See the Foamex International Docsheet™ Report for subsequent developments in the Foamex International bankruptcy proceedings.

Feb. 23, 2009 – Foamex International, Inc., together with 7 affiliates, filed for Chapter 11 protection in Delaware on February 18, 2009.  The affiliates are:  Foamex, L.P.; Foamex Latin America, Inc.; Foamex Asia, Inc.; FMXI, LLC; Foamex Carpet Cushion LLC; Foamex Mexico, Inc.; and Foamex Canada Inc..

We have made the following preliminary observations:

  1. There is a high risk of bankruptcy preference claims in this bankruptcy;
  2. This is yet another automotive supplier casualty, although the press has not noted it as such;
  3. A very high amount, in both dollars and percentage, is being sought for payment of prepetition amounts to “critical cendors”;
  4. A realistic but expansive definition of “critical vendors” is being used;
  5. Inclusion on the critical vendor list is not immunity from a bankruptcy preference claim.

We discuss each of these observations in more detail below.

High Risk of Bankruptcy Preference Claims

Based on our review of the first day motions and supporting information we believe that this bankruptcy of Fomex International is a HIGH RISK for bankruptcy preference claims.

  • The level of secured debt is extremely high – in excess of $370 million.
  • There is going to be a sale of assets through a bid procedure using a “stalking horse” buyer.
  • There has already been a loss of customer base in addition to the loss of sales due to economic conditions.

Another Bankruptcy Filing by a Significant Automotive Supplier

While not seen as such in the press, the case presents yet another case of financial distress of an automotive supplier.  Foamex provided the following description:

The Debtors’ automotive products group is one of the largest suppliers of polyurethane foam products to the North American automotive industry. The automotive products group produces, among other things, foam rolls, flame and adhesive laminated composites, thermoformable foams, acoustical foams, basic foam products and energy absorbing foams. The Debtors’ automotive foam products are sold through a range of tiers in the automotive industry’s supply chain.

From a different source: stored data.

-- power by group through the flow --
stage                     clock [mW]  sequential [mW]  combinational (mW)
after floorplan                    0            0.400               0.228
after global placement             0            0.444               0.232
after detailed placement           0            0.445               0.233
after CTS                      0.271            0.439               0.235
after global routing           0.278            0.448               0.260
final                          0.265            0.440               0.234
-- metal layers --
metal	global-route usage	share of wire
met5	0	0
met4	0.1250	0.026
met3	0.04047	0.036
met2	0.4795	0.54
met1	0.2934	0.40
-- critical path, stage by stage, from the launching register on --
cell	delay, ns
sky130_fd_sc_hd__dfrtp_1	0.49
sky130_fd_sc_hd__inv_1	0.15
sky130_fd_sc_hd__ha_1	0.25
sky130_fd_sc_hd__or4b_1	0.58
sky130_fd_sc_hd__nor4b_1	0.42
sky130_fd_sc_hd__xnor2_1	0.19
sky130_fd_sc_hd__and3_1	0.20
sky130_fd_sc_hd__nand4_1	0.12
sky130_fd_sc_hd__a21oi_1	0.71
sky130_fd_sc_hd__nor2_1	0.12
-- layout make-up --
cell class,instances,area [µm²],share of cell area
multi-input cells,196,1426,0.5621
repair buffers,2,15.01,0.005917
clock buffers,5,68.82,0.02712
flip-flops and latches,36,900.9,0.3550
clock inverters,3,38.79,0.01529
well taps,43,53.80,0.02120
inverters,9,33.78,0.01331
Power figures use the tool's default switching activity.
## config.mk

```make
export PLATFORM = sky130hd
export DESIGN_NAME = wallace_cpa_pipe
export DESIGN_NICKNAME = d
export VERILOG_FILES = /design/src/rtl/wallace_cpa_pipe_pkg.sv /design/src/rtl/wallace_cpa_pipe_cpa.sv /design/src/rtl/wallace_cpa_pipe.sv
export SDC_FILE = /design/constraint.sdc
export NUM_CORES = 1
export LEC_CHECK = 0
export CORE_MARGIN = 8
export CORE_UTILIZATION = 55
export DETAILED_ROUTE_END_ITERATION = 6
export PLACE_DENSITY = 0.87
export SLEW_MARGIN = 30
export SYNTH_ARGS = -nofsm -noshare
export SYNTH_HDL_FRONTEND = slang
export SYNTH_SLANG_ARGS = --single-unit
export TNS_END_PERCENT = 5
```

## constraint.sdc

```tcl
create_clock -name clk -period 6.1 [get_ports clk]
set_input_delay 1.22 -clock clk [delete_from_list [all_inputs] [get_ports clk]]
set_output_delay 1.22 -clock clk [all_outputs]
set_load 0.005 [all_outputs]
```
==> config.mk <==
export PLATFORM = sky130hd
export DESIGN_NAME = alu_1_pipe
export DESIGN_NICKNAME = d
export VERILOG_FILES = /design/src/rtl/alu_1_pipe.sv
export SDC_FILE = /design/constraint.sdc
export NUM_CORES = 1
export LEC_CHECK = 0
export ABC_AREA = 1
export BUFFER_PORTS_ARGS = -buffer_cell sky130_fd_sc_hd__buf_2
export CAP_MARGIN = 20
export CORE_MARGIN = 2
export CORE_UTILIZATION = 30
export DETAILED_ROUTE_END_ITERATION = 7
export SETUP_SLACK_MARGIN = 0.05
export SKIP_CTS_REPAIR_TIMING = 1
export SYNTH_ARGS = -nofsm -noshare
export SYNTH_HDL_FRONTEND = slang
export SYNTH_SLANG_ARGS = --single-unit
==> constraint.sdc <==
create_clock -name clk -period 1.8 [get_ports clk]
set_input_delay 0.27 -clock clk [delete_from_list [all_inputs] [get_ports clk]]
set_output_delay 0.27 -clock clk [all_outputs]
set_load 0.005 [all_outputs]
## src/rtl/matmul_sequencer.sv

```systemverilog
// Sequencer for one N x N by N x N matrix multiply on a shared datapath:
// walks i, j, k row-major, issuing A/B reads, MAC enables and C writes.
module matmul_sequencer #(
    parameter int N      = 2,
    parameter int ADDR_W = 8
) (
    input  logic              fast_clock,
    input  logic              reset_n,
    input  logic              start_process,
    output logic              rd_en,
    output logic [ADDR_W-1:0] a_addr,
    output logic [ADDR_W-1:0] b_addr,
    output logic              mac_clear,
    output logic              mac_en,
    output logic              c_we,
    output logic [ADDR_W-1:0] c_addr,
    output logic              busy,
    output logic              done,
    output logic [2:0]        state_dbg
);
    localparam int                CW   = $clog2(N);
    localparam logic [CW-1:0]     LAST = CW'(N - 1);
    localparam logic [ADDR_W-1:0] STEP = ADDR_W'(N);

    typedef enum logic [2:0] {
        S_IDLE  = 3'd0,
        S_CLEAR = 3'd1,
        S_ISSUE = 3'd2,
        S_WAIT  = 3'd3,
        S_WRITE = 3'd4,
        S_DONE  = 3'd5
    } state_t;

    state_t            state;
    logic [CW-1:0]     i;
    logic [CW-1:0]     j;
    logic [CW-1:0]     k;
    logic [ADDR_W-1:0] a_base;

    assign state_dbg = state;

    // start_process is a level request consumed only in IDLE; rd_en, mac_en and
    // c_we are single-cycle strobes, the datapath never back-pressures them.
    always_ff @(posedge fast_clock) begin
        if (!reset_n) begin
            state     <= S_IDLE;
            i         <= '0;
            j         <= '0;
            k         <= '0;
            a_base    <= '0;
            rd_en     <= 1'b0;
            a_addr    <= '0;
            b_addr    <= '0;
            mac_clear <= 1'b0;
            mac_en    <= 1'b0;
            c_we      <= 1'b0;
            c_addr    <= '0;
            busy      <= 1'b0;
            done      <= 1'b0;
        end else begin
            mac_en    <= rd_en;
            rd_en     <= 1'b0;
            mac_clear <= 1'b0;
            c_we      <= 1'b0;
            done      <= 1'b0;
            case (state)
                S_IDLE: begin
                    if (start_process) begin
                        state     <= S_CLEAR;
                        mac_clear <= 1'b1;
                        busy      <= 1'b1;
                    end
                end
                S_CLEAR: begin
                    state  <= S_ISSUE;
                    rd_en  <= 1'b1;
                    k      <= '0;
                    a_addr <= a_base;
                    b_addr <= ADDR_W'(j);
                end
                S_ISSUE: begin
                    if (k == LAST) begin
                        state  <= S_WAIT;
                        a_addr <= '0;
                        b_addr <= '0;
                    end else begin
                        rd_en  <= 1'b1;
                        k      <= k + CW'(1);
                        a_addr <= a_addr + ADDR_W'(1);
                        b_addr <= b_addr + STEP;
                    end
                end
                S_WAIT: begin
                    // The last operand pair lands in the MAC during this cycle.
                    state  <= S_WRITE;
                    c_we   <= 1'b1;
                    c_addr <= a_base + ADDR_W'(j);
                    k      <= '0;
                end
                S_WRITE: begin
                    c_addr <= '0;
                    if (i == LAST && j == LAST) begin
                        state <= S_DONE;
                        done  <= 1'b1;
                    end else begin
                        state     <= S_CLEAR;
                        mac_clear <= 1'b1;
                        if (j == LAST) begin
                            j      <= '0;
                            i      <= i + CW'(1);
                            a_base <= a_base + STEP;
                        end else begin
                            j <= j + CW'(1);
                        end
                    end
                end
                S_DONE: begin
                    state  <= S_IDLE;
                    busy   <= 1'b0;
                    i      <= '0;
                    j      <= '0;
                    a_base <= '0;
                end
                default: begin
                    state <= S_IDLE;
                    busy  <= 1'b0;
                end
            endcase
        end
    end
endmodule

```

## config.mk

```make
export PLATFORM = sky130hd
export DESIGN_NAME = matmul_sequencer
export DESIGN_NICKNAME = d
export VERILOG_FILES = /design/src/rtl/matmul_sequencer.sv
export SDC_FILE = /design/constraint.sdc
export NUM_CORES = 1
export LEC_CHECK = 0
export BUFFER_PORTS_ARGS = -buffer_cell sky130_fd_sc_hd__buf_2
export CAP_MARGIN = 10
export CORE_MARGIN = 3
export CORE_UTILIZATION = 49
export DETAILED_ROUTE_END_ITERATION = 16
export PLACE_DENSITY = 0.74
export SLEW_MARGIN = 20
export SYNTH_ARGS = -nofsm -noshare
export SYNTH_HDL_FRONTEND = slang
export SYNTH_SLANG_ARGS = --single-unit
export TNS_END_PERCENT = 10
```

## constraint.sdc

```tcl
create_clock -name fast_clock -period 1.6 [get_ports fast_clock]
set_input_delay 0.08 -clock fast_clock [delete_from_list [all_inputs] [get_ports fast_clock]]
set_output_delay 0.08 -clock fast_clock [all_outputs]
set_load 0.005 [all_outputs]
```

==> impl.org <==
** Clocking
- The tree built by TritonCTS fans out to 43 sinks.
- Clock buffers created by TritonCTS :: 5
- Hold repair after CTS inserted 0 buffers.
- CTS tree :: done
- Clock latency on the worst-skew pair :: 0.30 ns
- The longest clock path from root to sink contains 2 buffers.
- Clock-pin slew was measured on the worst setup and hold paths at about 0.09 ns.
- Root buf cell :: clkbuf_8
- Maximum level of the CTS H-tree :: 2

** Setup path
- Slowest cell on the critical path :: or4b_4
- Worst-path cell chain :: or4b_4, nor3_2, nor2_1, a311oi_2
- The critical path contains buffers and inverters numbering 0 combined.
- For this run, the slowest stage of the critical path takes between 0.6 and 0.7 ns.
- In this run the worst path has a maximum fanout of 11.
- Worst setup EP type :: flip-flop
- For the worst setup path, the data arrival time is 1.74 ns.
- STA puts the critical path data required time at 1.82 ns.
- Crit start category :: flip-flop
- Critical path type :: flip-flop to flip-flop
- Broken down by cell family, the worst path's largest delay share belongs to simple AND/OR/NAND/NOR gates.

** Logic synthesis
- Among all flip-flop cells after synthesis, the most frequent one is dfxtp_1.
- The cell count after synthesis came out at ~240.
- The commonest cells after synthesis are dfxtp_1 (43), nor2_1 (31), a21oi_1 (25).
- When the netlist entered floorplanning its net count stood at about 250.
- In this run the cell area of the synthesized design comes to ~0.002 mm^2.
- Number of flip-flops and latches in the synthesized netlist :: 43
- Unique cell type count in the Yosys netlist :: 44
- Share of synthesized area occupied by flip-flops and latches :: between 40% and 50%
- Portion of synthesized cell area occupied by the leading cell type :: around 42%
- Ranked by total cell area, the synthesized netlist is headed by dfxtp_1 (42%), a21oi_1 (6.2%), nor2_1 (5.7%).
- Number of enable-type register cells in the synthesized netlist :: 0
- Number of synthesis warnings :: 0
- After synthesis, the share of flip-flops with an asynchronous set or reset is 0%.
- dfxtp_1 takes more of the synthesized area than any other cell.
- Synthesized area divided by synthesized cell count :: approximately 8.4 um^2
- By instance count, the leading cell after synthesis is dfxtp_1.

** Floorplanning
- IO Count :: 36
- Width of the die :: 70.40 um
- The floorplan step defined a die boundary enclosing 0.004955 mm^2.
- Placement row count :: 22
- Die H :: around 70 um
- Starting density of the core :: between 50% and 60%
- The total area inside the core boundary comes to 0.003826 mm^2.

** Timing
- Final Critical Period :: 1.525 ns
- Derived from the worst setup path, the maximum achievable clock frequency is about 660 MHz.
- Worst max-slew margin expressed relative to the limit :: about two thirds
- In the finished design, the share of the clock period the worst path needs comes to 95.30%.
- Final Hold Viols :: 0
- Slew at the pin closest to its max-slew limit :: roughly 0.51 ns
- Pins Over Slew Limit :: 0
- Setup violations remaining at the end of the flow were counted as 0.
- Clock Skew :: around 0.0084 ns

** Drt
- Vias post-DR :: between 1500 and 2000
- For this block, the initial DRC count from the detailed router was roughly 120.
- After detailed routing, the number of vias per cell comes to ~5.7.
- The detail route stage leaves a number of antenna-violating nets equal to 0.
- DRC violation count after routing :: 0
- Wire length per cell :: 14.55 um
- After detailed routing, the total wire length is slightly below 5 mm.
- The first detailed-routing pass ran for 4 iterations.

** Global routing
- Number of global-route vias before repair :: 1706
- Entering global routing, the biggest net connects 16 pins.
- The number of antenna violations at the first check in global routing is 0.
- Global-route wire length before repair :: between 7 and 8 mm
- In the global route stage, overall resource usage came out at approximately 20%.
- Global route total overflow :: 0

** Placed design
- Input and output buffers added on the ports amount to 35.
- After legalization and detailed placement, the total HPWL measured between 3 and 4 mm.
- Placement-stage cell area :: roughly 0.0023 mm^2
- RePlAce Congestion :: between 0.7 and 0.8
- # placed instances :: roughly 320

** Min path
- Worst min path class :: input port to flip-flop

** Finish
- Util after Layout :: a little under two thirds
- The post-route netlist has between 20% and 30% of its cells at a drive strength greater than 1.
- The finished cells cover about 0.0024 mm^2.
- The area growth from synthesis to layout is 20.14%.
- The number of antenna diodes in the final layout is 0.
- Final #Nets :: roughly 290
- Final cell count without fillers :: about 330

** Run
- # Max-Cap Violations :: 0

** Power
- Summed over all cells, the static leakage comes to 1.061 nW.
- Dividing total power by cell area gives a power density of between 900 and 1000 mW/mm^2.
- IR analysis of the VDD net gives a maximum drop of approximately 0.59 mV.

** Outcome
- Outcome :: complete, no violations
worst min-delay path, cell delays in order:
cell	delay, ns
buf_2	0.14
nand2_1	0.06
a311oi_1	0.04
layout by cell type, fill, tap and decap left out, types with 4 or more instances in the layout:
cell / netlist / final
nand2b_1: 5 / 5
buf_4: 0 / 14
o21ai_0: 16 / 16
a21oi_1: 25 / 24
xor2_1: 4 / 4
ha_1: 4 / 4
a211oi_1: 6 / 6
buf_2: 3 / 35
nand3_1: 8 / 8
dfxtp_1: 43 / 41
nand2_1: 16 / 16
and3_1: 4 / 4
nor2b_1: 5 / 5
inv_1: 5 / 5
nor3_1: 5 / 5
a2111oi_0: 4 / 4
nor2_1: 31 / 31
clkbuf_8: 0 / 5
power breakdown:
| group | leakage (nW) | switching, mW | internal (mW) |
|---|---|---|---|
| Combinational | 0.646 | 0.167 | 0.118 |
| Clock | 0.0654 | 0.380 | 0.624 |
| Sequential | 0.350 | 0.0349 | 1.11 |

The Debtors primarily supply Tier 1 system integrators that in turn supply original equipment manufacturers (“OEMS,” çg, General Motors, Ford, Chrysler, Honda and Nissan).

Foamex has seen a dramatic drop in sales of automotive products “from approximately $392 million through the first three quarters of 2007 to approximately $311 million through the first three quarters of 2008.”

Very High Amount Sought for Critical Vendor Payments

A “Critical Vendor” order was sought by Foamex to pay the pre-petition claims of suppliers who met certain criteria.  What made the motion unique was the large amount of pre-petition trade debt that Foamex seeks to repay.  Foamex has sought permission from the Bankruptcy Court to pay up to $29 million out of a total of approximately $41 million in pre-petition trade debt.  This is extraordinary.  In recognition, Foamex sought to explain the unique request by noting that “the bulk, or approximately $21,709,792, is needed for “Chemical Providers.”   At the time of this post the court has only authorized $10 million in critical vendor payments.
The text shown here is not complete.